| YOUR ASSIGNMENT |
Reproduce exactly the lines of the material beneath, from the line that contains "grt-ovfl-total: 0" to the line that contains "4_1_cts,register,wb_dat_o[1],-280,103", both included, and no other lines.

| INPUT MATERIAL |
`src/verilog/dam_pkg.sv`:
```
/*
 * Shared constants and types of the drive auxiliary monitor and timer:
 * tick timing, register offsets, field positions, reset values, state
 * and output encodings.
 * Assumes a 20 MHz system clock and a 32-bit classic Wishbone master.
 */
`default_nettype none

package dam_pkg;

    // timing: all supervision runs on a 100 ms tick
    localparam int CLK_PERIOD_NS = 50;
    localparam int TICK_TIME_MS = 100;
    localparam int TICK_CYCLES = TICK_TIME_MS * 1_000_000 / CLK_PERIOD_NS;
    localparam int TENTH_MIN_TIME_MS = 6000;
    localparam int TICKS_PER_TENTH_MIN = TENTH_MIN_TIME_MS / TICK_TIME_MS;

    // scaling constants
    localparam logic [15:0] AI_FULL_SCALE = 16'h03E8;
    localparam logic [31:0] POWER_UNITY = 32'h0000_03E8;
    localparam logic [31:0] WAKE_UNITY = 32'h0000_0064;
    localparam logic [7:0] FAN_TEMP_C = 8'h28;

    // register byte offsets
    localparam logic [7:0] ADDR_CTRL = 8'h00;
    localparam logic [7:0] ADDR_CUR_A = 8'h04;
    localparam logic [7:0] ADDR_CUR_B = 8'h08;
    localparam logic [7:0] ADDR_DURATION = 8'h0C;
    localparam logic [7:0] ADDR_AI1_LIMITS = 8'h10;
    localparam logic [7:0] ADDR_TEMP = 8'h14;
    localparam logic [7:0] ADDR_WAKE = 8'h18;
    localparam logic [7:0] ADDR_SLEEP = 8'h1C;
    localparam logic [7:0] ADDR_RUN_REACH = 8'h20;
    localparam logic [7:0] ADDR_POWER_COEF = 8'h24;
    localparam logic [7:0] ADDR_STATUS = 8'h28;
    localparam logic [7:0] ADDR_MONITOR = 8'h2C;
    localparam logic [7:0] ADDR_IRQ_STATUS = 8'h30;
    localparam logic [7:0] ADDR_IRQ_MASK = 8'h34;

    // control field positions
    localparam int CTRL_TIMER_EN_BIT = 0;
    localparam int CTRL_SRC_LSB = 1;
    localparam int CTRL_FAN_BIT = 3;

    // writable bit masks
    localparam logic [31:0] MASK_CTRL = 32'h0000_000F;
    localparam logic [31:0] MASK_FULL = 32'hFFFF_FFFF;
    localparam logic [31:0] MASK_LOW16 = 32'h0000_FFFF;
    localparam logic [31:0] MASK_TEMP = 32'h0000_00FF;
    localparam logic [31:0] MASK_WAKE = 32'hFFFF_00FF;
    localparam logic [31:0] MASK_IRQ = 32'h0000_003F;

    // reset values
    localparam logic [31:0] RST_CTRL = 32'h0000_0000;
    localparam logic [31:0] RST_CUR = 32'h0000_03E8;
    localparam logic [31:0] RST_DURATION = 32'h0000_0000;
    localparam logic [31:0] RST_AI1_LIMITS = 32'h02A8_0136;
    localparam logic [31:0] RST_TEMP = 32'h0000_004B;
    localparam logic [31:0] RST_WAKE = 32'h0000_004B;
    localparam logic [31:0] RST_SLEEP = 32'h0000_0000;
    localparam logic [31:0] RST_RUN_REACH = 32'h0000_0000;
    localparam logic [31:0] RST_POWER_COEF = 32'h0000_03E8;

    // duration source codes
    localparam logic [1:0] SRC_STORED = 2'h0;
    localparam logic [1:0] SRC_AI1 = 2'h1;
    localparam logic [1:0] SRC_AI2 = 2'h2;

    // interrupt event bits
    localparam int EV_TIMING = 0;
    localparam int EV_RUN_TIME = 1;
    localparam int EV_TEMP = 2;
    localparam int EV_AI1 = 3;
    localparam int EV_SLEEP = 4;
    localparam int EV_WAKE = 5;
    localparam int EV_W = 6;

    typedef enum logic [1:0] {
        ST_STOP,
        ST_RUN,
        ST_SLEEP,
        ST_DONE
    } dam_state_t;

    typedef struct packed {
        logic fan_on;
        logic run_time_reached;
        logic timing_reached;
        logic temp_reached;
        logic ai1_limit;
        logic cur_reach_b;
        logic cur_reach_a;
    } dam_do_t;

endpackage : dam_pkg

`default_nettype wire

```
`src/verilog/dam_top.sv`:
```
/*
 * Drive auxiliary monitor and timer: current-reach windows, analog
 * limit, heatsink and fan control, run timer, sleep/wakeup and output
 * power correction, configured over a classic Wishbone slave.
 * Assumes all measured quantities are sampled synchronously to clk_sys_i
 * and that run_cmd_i is the operator's level run command.
 */
// Decided for this implementation: the register addresses and the Wishbone slave port.
`default_nettype none

// Overview of operation
// - reach output high while current is within level plus/minus width
// - two independent reach detectors, level and width 0 to 300 percent
// - enabled timer counts run time from each start; disabled never stops
// - timer reaching duration stops drive and raises timing output
// - run timer clears at each start; remaining time is readable
// - duration source: stored, analog one, analog two; 3 reserved
// - stored duration in 0.1 minute units, 0 to 6500.0, reset zero
// - analog one outside low/high limits raises limit output
// - heatsink temperature at or above threshold raises output, default 75
// - fan mode 0: on while running, else on above 40 degrees
// - fan mode 1: fan always on
// - running with set frequency low for sleep delay enters sleep
// - asleep with run command, frequency high for wake delay restarts
// - both wake threshold and sleep frequency zero disable sleep
// - present run time reaching setting raises run-time output
// - reported power scaled by correction coefficient, 100 percent unity
module dam_top
    import dam_pkg::*;
#(
    parameter int TICK_DIV = TICK_CYCLES
)(
    // clock, reset, enable
    input wire logic clk_sys_i,
    input wire logic reset_i,
    input wire logic ce_i,
    // wishbone slave
    input wire logic [7:0] wb_adr_i,
    input wire logic [31:0] wb_dat_i,
    input wire logic [3:0] wb_sel_i,
    input wire logic wb_we_i,
    input wire logic wb_cyc_i,
    input wire logic wb_stb_i,
    output logic [31:0] wb_dat_o,
    output logic wb_ack_o,
    // sampled drive quantities
    input wire logic run_cmd_i,
    input wire logic [15:0] current_i,
    input wire logic [15:0] ai1_i,
    input wire logic [15:0] ai2_i,
    input wire logic [7:0] heatsink_temp_i,
    input wire logic [15:0] set_freq_i,
    input wire logic [15:0] max_freq_i,
    input wire logic [15:0] output_power_i,
    // drive and digital outputs
    output dam_do_t do_o,
    output logic drive_run_o,
    output logic sleeping_o,
    output logic [15:0] run_timer_remaining_monitor_o,
    output logic [15:0] output_power_monitor_o,
    output logic irq_o
);

    logic [31:0] reg_ctrl;
    logic [31:0] reg_cur_a;
    logic [31:0] reg_cur_b;
    logic [31:0] reg_duration;
    logic [31:0] reg_ai1;
    logic [31:0] reg_temp;
    logic [31:0] reg_wake;
    logic [31:0] reg_sleep;
    logic [31:0] reg_run_reach;
    logic [31:0] reg_coef;
    logic [EV_W-1:0] irq_status;
    logic [EV_W-1:0] irq_mask;
    logic [31:0] tick_cnt;
    logic tick;
    dam_state_t state;
    dam_state_t next_state;
    dam_do_t do_q;
    dam_do_t next_do;
    logic [5:0] run_sub;
    logic [15:0] run_tenths;
    logic [15:0] sleep_cnt;
    logic [15:0] wake_cnt;
    logic [15:0] power_q;

    // bus decode
    wire bus_req = wb_cyc_i & wb_stb_i & ~wb_ack_o;
    // writes land at the edge where the master samples ack high
    wire bus_wr = wb_cyc_i & wb_stb_i & wb_ack_o & wb_we_i & ce_i;
    logic [31:0] be_mask;
    for (genvar b = 0; b < 4; b++)
    begin : g_lane
        assign be_mask[8*b +: 8] = {8{wb_sel_i[b]}};
    end
    wire [31:0] wr_keep = ~be_mask;
    wire [31:0] wr_new = wb_dat_i & be_mask;
    wire wr_ctrl = bus_wr & (wb_adr_i == ADDR_CTRL);
    wire wr_cur_a = bus_wr & (wb_adr_i == ADDR_CUR_A);
    wire wr_cur_b = bus_wr & (wb_adr_i == ADDR_CUR_B);
    wire wr_dur = bus_wr & (wb_adr_i == ADDR_DURATION);
    wire wr_ai1 = bus_wr & (wb_adr_i == ADDR_AI1_LIMITS);
    wire wr_temp = bus_wr & (wb_adr_i == ADDR_TEMP);
    wire wr_wake = bus_wr & (wb_adr_i == ADDR_WAKE);
    wire wr_sleep = bus_wr & (wb_adr_i == ADDR_SLEEP);
    wire wr_reach = bus_wr & (wb_adr_i == ADDR_RUN_REACH);
    wire wr_coef = bus_wr & (wb_adr_i == ADDR_POWER_COEF);
    wire wr_irq_st = bus_wr & (wb_adr_i == ADDR_IRQ_STATUS);
    wire wr_irq_mk = bus_wr & (wb_adr_i == ADDR_IRQ_MASK);

    // configuration fields
    wire timer_en = reg_ctrl[CTRL_TIMER_EN_BIT];
    wire [1:0] timer_src = reg_ctrl[CTRL_SRC_LSB +: 2];
    wire fan_mode = reg_ctrl[CTRL_FAN_BIT];
    wire [15:0] wake_thr = {8'h00, reg_wake[7:0]};
    wire [15:0] wake_delay = reg_wake[31:16];
    wire [15:0] sleep_freq = reg_sleep[15:0];
    wire [15:0] sleep_delay = reg_sleep[31:16];
    wire [15:0] dur_stored = reg_duration[15:0];

    // freeze everything while ce_i is low
    wire upd = tick & ce_i;

    // current windows, one per detector; 17 bits avoid wrap
    logic [1:0] in_window;
    for (genvar d = 0; d < 2; d++)
    begin : g_reach
        wire [31:0] cfg = (d == 0) ? reg_cur_a : reg_cur_b;
        wire [16:0] hi = {1'b0, cfg[15:0]} + {1'b0, cfg[31:16]};
        wire [16:0] cur_w = {1'b0, current_i} + {1'b0, cfg[31:16]};
        assign in_window[d] = (cur_w >= {1'b0, cfg[15:0]}) &&
                              ({1'b0, current_i} <= hi);
    end

    // effective duration: analog full scale equals stored value
    wire [15:0] ai1_clip = (ai1_i > AI_FULL_SCALE) ? AI_FULL_SCALE : ai1_i;
    wire [15:0] ai2_clip = (ai2_i > AI_FULL_SCALE) ? AI_FULL_SCALE : ai2_i;
    wire [31:0] ai1_prod = {16'h0000, dur_stored} * {16'h0000, ai1_clip};
    wire [31:0] ai2_prod = {16'h0000, dur_stored} * {16'h0000, ai2_clip};
    wire [31:0] ai1_dur = ai1_prod / {16'h0000, AI_FULL_SCALE};
    wire [31:0] ai2_dur = ai2_prod / {16'h0000, AI_FULL_SCALE};
    // reserved code falls back to the stored value
    wire [15:0] dur_eff = (timer_src == SRC_AI1) ? ai1_dur[15:0] :
                          (timer_src == SRC_AI2) ? ai2_dur[15:0] :
                          dur_stored;
    wire timer_hit = timer_en && (run_tenths >= dur_eff);
    wire [15:0] remaining = (run_tenths >= dur_eff) ? 16'h0000 :
                            dur_eff - run_tenths;

    // sleep and wakeup decisions
    wire [31:0] wake_prod = {16'h0000, wake_thr} * {16'h0000, max_freq_i};
    wire [31:0] wake_div = wake_prod / WAKE_UNITY;
    wire [15:0] wake_level = wake_div[15:0];
    wire sleep_en = (wake_thr != 16'h0000) ||
                    (sleep_freq != 16'h0000);
    wire freq_low = set_freq_i <= sleep_freq;
    wire freq_high = set_freq_i >= wake_level;
    wire sleep_hit = sleep_en && freq_low &&
                     (sleep_cnt >= sleep_delay);
    wire wake_hit = sleep_en && freq_high &&
                    (wake_cnt >= wake_delay);
    wire start = upd && (next_state == ST_RUN) && (state != ST_RUN);

    // run state machine; the timer stop takes priority over sleep
    always_comb
    begin
        next_state = state;
        unique case (state)
            ST_STOP:
                if (run_cmd_i)
                    next_state = ST_RUN;
            ST_RUN:
                if (!run_cmd_i)
                    next_state = ST_STOP;
                else if (timer_hit)
                    next_state = ST_DONE;
                else if (sleep_hit)
                    next_state = ST_SLEEP;
            ST_SLEEP:
                if (!run_cmd_i)
                    next_state = ST_STOP;
                else if (wake_hit)
                    next_state = ST_RUN;
            ST_DONE:
                if (!run_cmd_i)
                    next_state = ST_STOP;
        endcase
    end

    // next digital output levels
    wire fan_warm = (heatsink_temp_i > FAN_TEMP_C) ||
                    ((heatsink_temp_i == FAN_TEMP_C) && do_q.fan_on);
    always_comb
    begin
        next_do.cur_reach_a = in_window[0];
        next_do.cur_reach_b = in_window[1];
        next_do.ai1_limit = (ai1_i > reg_ai1[31:16]) ||
                            (ai1_i < reg_ai1[15:0]);
        next_do.temp_reached = heatsink_temp_i >= reg_temp[7:0];
        next_do.timing_reached = next_state == ST_DONE;
        next_do.run_time_reached = (state == ST_RUN) &&
            (next_state == ST_RUN) &&
            (run_tenths >= reg_run_reach[15:0]);
        next_do.fan_on = fan_mode ||
            (next_state == ST_RUN) || fan_warm;
    end

    // events are rising edges of outputs and sleep transitions
    logic [EV_W-1:0] ev;
    assign ev[EV_TIMING] = upd & next_do.timing_reached & ~do_q.timing_reached;
    assign ev[EV_RUN_TIME] = upd & next_do.run_time_reached &
                             ~do_q.run_time_reached;
    assign ev[EV_TEMP] = upd & next_do.temp_reached & ~do_q.temp_reached;
    assign ev[EV_AI1] = upd & next_do.ai1_limit & ~do_q.ai1_limit;
    assign ev[EV_SLEEP] = upd & (state == ST_RUN) & (next_state == ST_SLEEP);
    assign ev[EV_WAKE] = upd & (state == ST_SLEEP) & (next_state == ST_RUN);

    // tick divider; a long period so TICK_DIV is shortened in simulation
    always_ff @(posedge clk_sys_i)
    begin
        if (reset_i)
        begin
            tick_cnt <= 32'h0000_0000;
            tick <= 1'b0;
        end
        else if (ce_i)
        begin
            tick <= tick_cnt == 32'(TICK_DIV - 1);
            tick_cnt <= (tick_cnt == 32'(TICK_DIV - 1)) ? 32'h0000_0000 :
                        tick_cnt + 32'h0000_0001;
        end
    end

    // state, outputs and power on the tick
    wire [31:0] pwr_prod = {16'h0000, output_power_i} *
                           {16'h0000, reg_coef[15:0]};
    wire [31:0] pwr_corr = pwr_prod / POWER_UNITY;
    always_ff @(posedge clk_sys_i)
    begin
        if (reset_i)
        begin
            state <= ST_STOP;
            do_q <= '0;
            power_q <= 16'h0000;
        end
        else if (upd)
        begin
            state <= next_state;
            do_q <= next_do;
            power_q <= pwr_corr[15:0];
        end
    end

    // present-run timer in 0.1 minute steps, cleared at every start
    always_ff @(posedge clk_sys_i)
    begin
        if (reset_i)
        begin
            run_sub <= 6'h00;
            run_tenths <= 16'h0000;
        end
        else if (start)
        begin
            run_sub <= 6'h00;
            run_tenths <= 16'h0000;
        end
        else if (upd && state == ST_RUN)
        begin
            run_sub <= (run_sub == 6'(TICKS_PER_TENTH_MIN - 1)) ? 6'h00 :
                       run_sub + 6'h01;
            if (run_sub == 6'(TICKS_PER_TENTH_MIN - 1) &&
                run_tenths != 16'hFFFF)
                run_tenths <= run_tenths + 16'h0001;
        end
    end

    // sleep and wake delay counters in ticks of 0.1 s
    always_ff @(posedge clk_sys_i)
    begin
        if (reset_i)
        begin
            sleep_cnt <= 16'h0000;
            wake_cnt <= 16'h0000;
        end
        else if (upd)
        begin
            sleep_cnt <= (state == ST_RUN && freq_low) ?
                sleep_cnt + {15'h0000, sleep_cnt != 16'hFFFF} : 16'h0000;
            wake_cnt <= (state == ST_SLEEP && run_cmd_i && freq_high) ?
                wake_cnt + {15'h0000, wake_cnt != 16'hFFFF} : 16'h0000;
        end
    end

    // configuration registers
    always_ff @(posedge clk_sys_i)
    begin
        if (reset_i)
        begin
            reg_ctrl <= RST_CTRL;
            reg_cur_a <= RST_CUR;
            reg_cur_b <= RST_CUR;
            reg_duration <= RST_DURATION;
            reg_ai1 <= RST_AI1_LIMITS;
            reg_temp <= RST_TEMP;
            reg_wake <= RST_WAKE;
            reg_sleep <= RST_SLEEP;
            reg_run_reach <= RST_RUN_REACH;
            reg_coef <= RST_POWER_COEF;
            irq_mask <= '0;
        end
        else
        begin
            if (wr_ctrl)
                reg_ctrl <= ((reg_ctrl & wr_keep) | wr_new) & MASK_CTRL;
            if (wr_cur_a)
                reg_cur_a <= ((reg_cur_a & wr_keep) | wr_new) & MASK_FULL;
            if (wr_cur_b)
                reg_cur_b <= ((reg_cur_b & wr_keep) | wr_new) & MASK_FULL;
            if (wr_dur)
                reg_duration <= ((reg_duration & wr_keep) | wr_new) &
                                MASK_LOW16;
            if (wr_ai1)
                reg_ai1 <= ((reg_ai1 & wr_keep) | wr_new) & MASK_FULL;
            if (wr_temp)
                reg_temp <= ((reg_temp & wr_keep) | wr_new) & MASK_TEMP;
            if (wr_wake)
                reg_wake <= ((reg_wake & wr_keep) | wr_new) & MASK_WAKE;
            if (wr_sleep)
                reg_sleep <= ((reg_sleep & wr_keep) | wr_new) & MASK_FULL;
            if (wr_reach)
                reg_run_reach <= ((reg_run_reach & wr_keep) | wr_new) &
                                 MASK_LOW16;
            if (wr_coef)
                reg_coef <= ((reg_coef & wr_keep) | wr_new) & MASK_LOW16;
            if (wr_irq_mk)
                irq_mask <= wr_new[EV_W-1:0];
        end
    end

    // sticky events; a set in the clearing cycle survives
    wire [EV_W-1:0] irq_clr = wr_irq_st ? wr_new[EV_W-1:0] : '0;
    always_ff @(posedge clk_sys_i)
    begin
        if (reset_i)
            irq_status <= '0;
        else if (ce_i)
            irq_status <= (irq_status & ~irq_clr) | ev;
    end

    // read selection; unmapped offsets read zero
    wire [31:0] status_word = {22'h00_0000, sleep_en, state, do_q};
    wire [31:0] rd_data =
        (wb_adr_i == ADDR_CTRL) ? reg_ctrl :
        (wb_adr_i == ADDR_CUR_A) ? reg_cur_a :
        (wb_adr_i == ADDR_CUR_B) ? reg_cur_b :
        (wb_adr_i == ADDR_DURATION) ? reg_duration :
        (wb_adr_i == ADDR_AI1_LIMITS) ? reg_ai1 :
        (wb_adr_i == ADDR_TEMP) ? reg_temp :
        (wb_adr_i == ADDR_WAKE) ? reg_wake :
        (wb_adr_i == ADDR_SLEEP) ? reg_sleep :
        (wb_adr_i == ADDR_RUN_REACH) ? reg_run_reach :
        (wb_adr_i == ADDR_POWER_COEF) ? reg_coef :
        (wb_adr_i == ADDR_STATUS) ? status_word :
        (wb_adr_i == ADDR_MONITOR) ? {power_q, remaining} :
        (wb_adr_i == ADDR_IRQ_STATUS) ? {26'h000_0000, irq_status} :
        (wb_adr_i == ADDR_IRQ_MASK) ? {26'h000_0000, irq_mask} :
        32'h0000_0000;

    // one wait state: ack and data one edge after the request
    always_ff @(posedge clk_sys_i)
    begin
        if (reset_i)
        begin
            wb_ack_o <= 1'b0;
            wb_dat_o <= 32'h0000_0000;
        end
        else if (ce_i)
        begin
            wb_ack_o <= bus_req;
            wb_dat_o <= bus_req ? rd_data : 32'h0000_0000;
        end
    end

    // output drive
    assign do_o = do_q;
    assign drive_run_o = state == ST_RUN;
    assign sleeping_o = state == ST_SLEEP;
    assign run_timer_remaining_monitor_o = remaining;
    assign output_power_monitor_o = power_q;
    assign irq_o = |(irq_status & irq_mask);
endmodule // dam_top

`default_nettype wire

```
`config.mk`:
```
export PLATFORM = sky130hd
export DESIGN_NAME = dam_top
export DESIGN_NICKNAME = d
export VERILOG_FILES = /design/src/verilog/dam_pkg.sv /design/src/verilog/dam_top.sv
export SDC_FILE = /design/constraint.sdc
export NUM_CORES = 2
export LEC_CHECK = 0
export BUFFER_PORTS_ARGS = -buffer_cell sky130_fd_sc_hd__buf_4
export CAP_MARGIN = 10
export CELL_PAD_IN_SITES_DETAIL_PLACEMENT = 0
export CELL_PAD_IN_SITES_GLOBAL_PLACEMENT = 1
export CORE_MARGIN = 2
export CORE_UTILIZATION = 40
export CTS_BUF_LIST = sky130_fd_sc_hd__clkbuf_4 sky130_fd_sc_hd__clkbuf_8
export CTS_CLUSTER_DIAMETER = 30
export DETAILED_ROUTE_END_ITERATION = 12
export PLACE_DENSITY = 0.76
export SYNTH_ARGS = -nofsm -noshare
export SYNTH_HDL_FRONTEND = slang
export SYNTH_SLANG_ARGS = --single-unit
```
`constraint.sdc`:
```
create_clock -name clk_sys_i -period 22.8 [get_ports clk_sys_i]
set_clock_uncertainty 0.1 [all_clocks]
set_input_delay 0 -clock clk_sys_i [delete_from_list [all_inputs] [get_ports clk_sys_i]]
set_output_delay 0 -clock clk_sys_i [all_outputs]
set_load 0.02 [all_outputs]
```
==> qor.yml <==
port_buffers: 229
worstPathArrival_ps: 23010
cp_max_fo: 7
cts_root_buf: "clkbuf_8"
fp.dieW_um: 434
finalNetCount: 12631
nFillCells: 17322
max_freq_mhz: 43.3
grt_pass1_wl_um: 418000
dr.pass1.iters: 7
end_kind: "primary output"
drive_gt1_share_pct: 24.6
hpwl_um: 213000
track_usage_pct: 27.5
outcome: "finished, violations left"
async_flop_share_pct: 0
holdWs_ps: 87.4
ys_seq_elements: 369
drt_first_iter_violations: 5348
drv_slew: 0
violations: "setup timing"
startpoint_type: "register"
numCtsBuffers: 79
dieArea_mm2: 0.188
r2r_slack_ps: -240
rsz0062_at_grt: "true"
drc: 0
synth_area_leaders: "fa_1, ha_1, dfxtp_1"
place_inst: 13329
grt_max_degree: 150
antenna_found_initial: 13
path_clk_slew_ps: 60
met3_length_um: 12900
slowest_delay_ps: 570
num_vias: 76887
hold_class: "input port to register"
synth.distinct_cells: 151
hp-start: "wb_cyc_i"
netlist.area_leader.share_pct: 18.2
hold_viol: 0
vias_per_cell: 5.61
cts-htree-levels: 3
syn_avg_cell_area_um2: 7.70
wl_per_cell_um: 19.4
ys_seq_area_share_pct: 10.0
r2r_cells: 109
place.gp.congestion: 0.966
mappedNetlistArea_mm2: 0.0738
yosysMostFrequentCell: "nand2_1"
first_global_vias: 75902
core_mm2: 0.183
start_util_pct: 40.3
rows: 157
r2r-end: "run_sub[2]"
required_ps: 22700
yosysWarnings: 0
preCtsSetupSlack_ps: -1620
yosys.area.top_type: "fa_1"
crit_path_frequent_cell: "buf_4"
crit_slowest_cell: "fa_1"
routed.top_layer: "met5"
relSlewSlack_pct: 8.65
max_cap_viol_count: 0
cts.sinks: 369
synth_edf_count: 0
setup_violations: 42
fin_crit_sh_pct: 101
layout_min_cycle_time_ps: 23110
synth_common_cells: "nand2_1, inv_1, nor2_1, fa_1, a21oi_1"
area_delta_synth_final_pct: 29.8
hold_depth: 5
ys.flop_type: "dfxtp_1"
min_to: "wb_ack_o"
worstMarginPinSlew_ps: 1370
wirelength_um: 267000
die_h_um: 434
critPathKind: "register to primary output"
clock_path_buffers: 3
pin_count: 230
layout_setup_ws_ps: -309
grt-ovfl-total: 0
utilization_pct: 52.3
route.met2.wl_um: 127000
drt-met1-wl_um: 115000
postRouteAntennaNets: 0
synthCells: 9587
cts_tree: "done"
finalNonFillerCells: 13714
clkLatencyLatePin_ps: 700
[worst max path at each step]
stage,from,endpoint,slack (ps),depth (start not counted)
3_5_place_dp,ai1_i[0],wb_dat_o[1],-1620,104
5_1_grt,ai1_i[0],wb_dat_o[3],-1230,118
4_1_cts,register,wb_dat_o[1],-280,103
2_1_floorplan,ai1_i[0],wb_dat_o[3],-320,110
3_3_place_gp,ai1_i[0],wb_dat_o[1],-1350,105
6_report,register,run_timer_remaining_monitor_o[11],-310,107
`config.mk`:
```
export PLATFORM = sky130hd
export DESIGN_NAME = cfg_mode_sequencer
export DESIGN_NICKNAME = d
export VERILOG_FILES = /design/src/cfg_seq_pkg.sv /design/src/byte_stream_if.sv /design/src/cfg_mode_sequencer.sv /design/src/cfg_byte_fifo.sv
export SDC_FILE = /design/constraint.sdc
export NUM_CORES = 1
export LEC_CHECK = 0
export BUFFER_PORTS_ARGS = -buffer_cell sky130_fd_sc_hd__buf_2
export CORE_ASPECT_RATIO = 0.6
export CORE_MARGIN = 2
export CORE_UTILIZATION = 61
export DETAILED_ROUTE_END_ITERATION = 16
export PLACE_DENSITY = 0.8
export SETUP_SLACK_MARGIN = 0.4
export SYNTH_ARGS = -nofsm -noshare
export SYNTH_HDL_FRONTEND = slang
export SYNTH_HIERARCHICAL = 1
export SYNTH_SLANG_ARGS = --single-unit
```
`constraint.sdc`:
```
create_clock -name CLK -period 3.5 [get_ports CLK]
set_clock_uncertainty 0.1 [all_clocks]
set_input_delay 0.175 -clock CLK [delete_from_list [all_inputs] [get_ports CLK]]
set_output_delay 0.175 -clock CLK [all_outputs]
set_load 0.01 [all_outputs]
```
### src/pmr_pkg.sv
package pmr_pkg;

  // command codes of the readout registers
  localparam logic [7:0] PMR_CMD_ENERGY_REC = 8'hDC;
  localparam logic [7:0] PMR_CMD_AUX_READ = 8'hDD;
  localparam logic [7:0] PMR_CMD_AUX_OV_LIMIT = 8'hDE;
  localparam logic [7:0] PMR_CMD_AUX_UV_LIMIT = 8'hDF;
  localparam logic [7:0] PMR_CMD_MIN_CURRENT = 8'hE3;
  localparam logic [7:0] PMR_CMD_MIN_POWER = 8'hE4;
  localparam logic [7:0] PMR_CMD_ALERT1_CFG = 8'hD6;
  localparam logic [7:0] PMR_CMD_ALERT2_CFG = 8'hD7;

  // energy record field positions
  localparam int PMR_COUNT_LSB = 40;
  localparam int PMR_WRAP_LSB = 24;
  localparam int PMR_ENERGY_LSB = 0;

  // alert configuration bit positions
  localparam int PMR_ALERT_OV_BIT = 6;
  localparam int PMR_ALERT_UV_BIT = 5;

  // values after reset
  localparam logic [23:0] PMR_COUNT_RESET = 24'h000000;
  localparam logic [15:0] PMR_WRAP_RESET = 16'h0000;
  localparam logic [23:0] PMR_ENERGY_RESET = 24'h000000;
  localparam logic [11:0] PMR_AUX_RESET = 12'h000;
  localparam logic [11:0] PMR_OV_LIMIT_RESET = 12'hFFF;
  localparam logic [11:0] PMR_UV_LIMIT_RESET = 12'h000;
  localparam logic [15:0] PMR_MIN_CURRENT_RESET = 16'h07FF;
  localparam logic [15:0] PMR_MIN_POWER_RESET = 16'h7FFF;
  localparam logic [15:0] PMR_ALERT_CFG_RESET = 16'h0000;

  // energy wrap points
  localparam logic [23:0] PMR_ENERGY_MAX_UNSIGNED = 24'hFFFFFF;
  localparam logic [23:0] PMR_ENERGY_MAX_SIGNED = 24'h7FFFFF;

endpackage : pmr_pkg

| TASK RESPONSE |
grt-ovfl-total: 0
utilization_pct: 52.3
route.met2.wl_um: 127000
drt-met1-wl_um: 115000
postRouteAntennaNets: 0
synthCells: 9587
cts_tree: "done"
finalNonFillerCells: 13714
clkLatencyLatePin_ps: 700
[worst max path at each step]
stage,from,endpoint,slack (ps),depth (start not counted)
3_5_place_dp,ai1_i[0],wb_dat_o[1],-1620,104
5_1_grt,ai1_i[0],wb_dat_o[3],-1230,118
4_1_cts,register,wb_dat_o[1],-280,103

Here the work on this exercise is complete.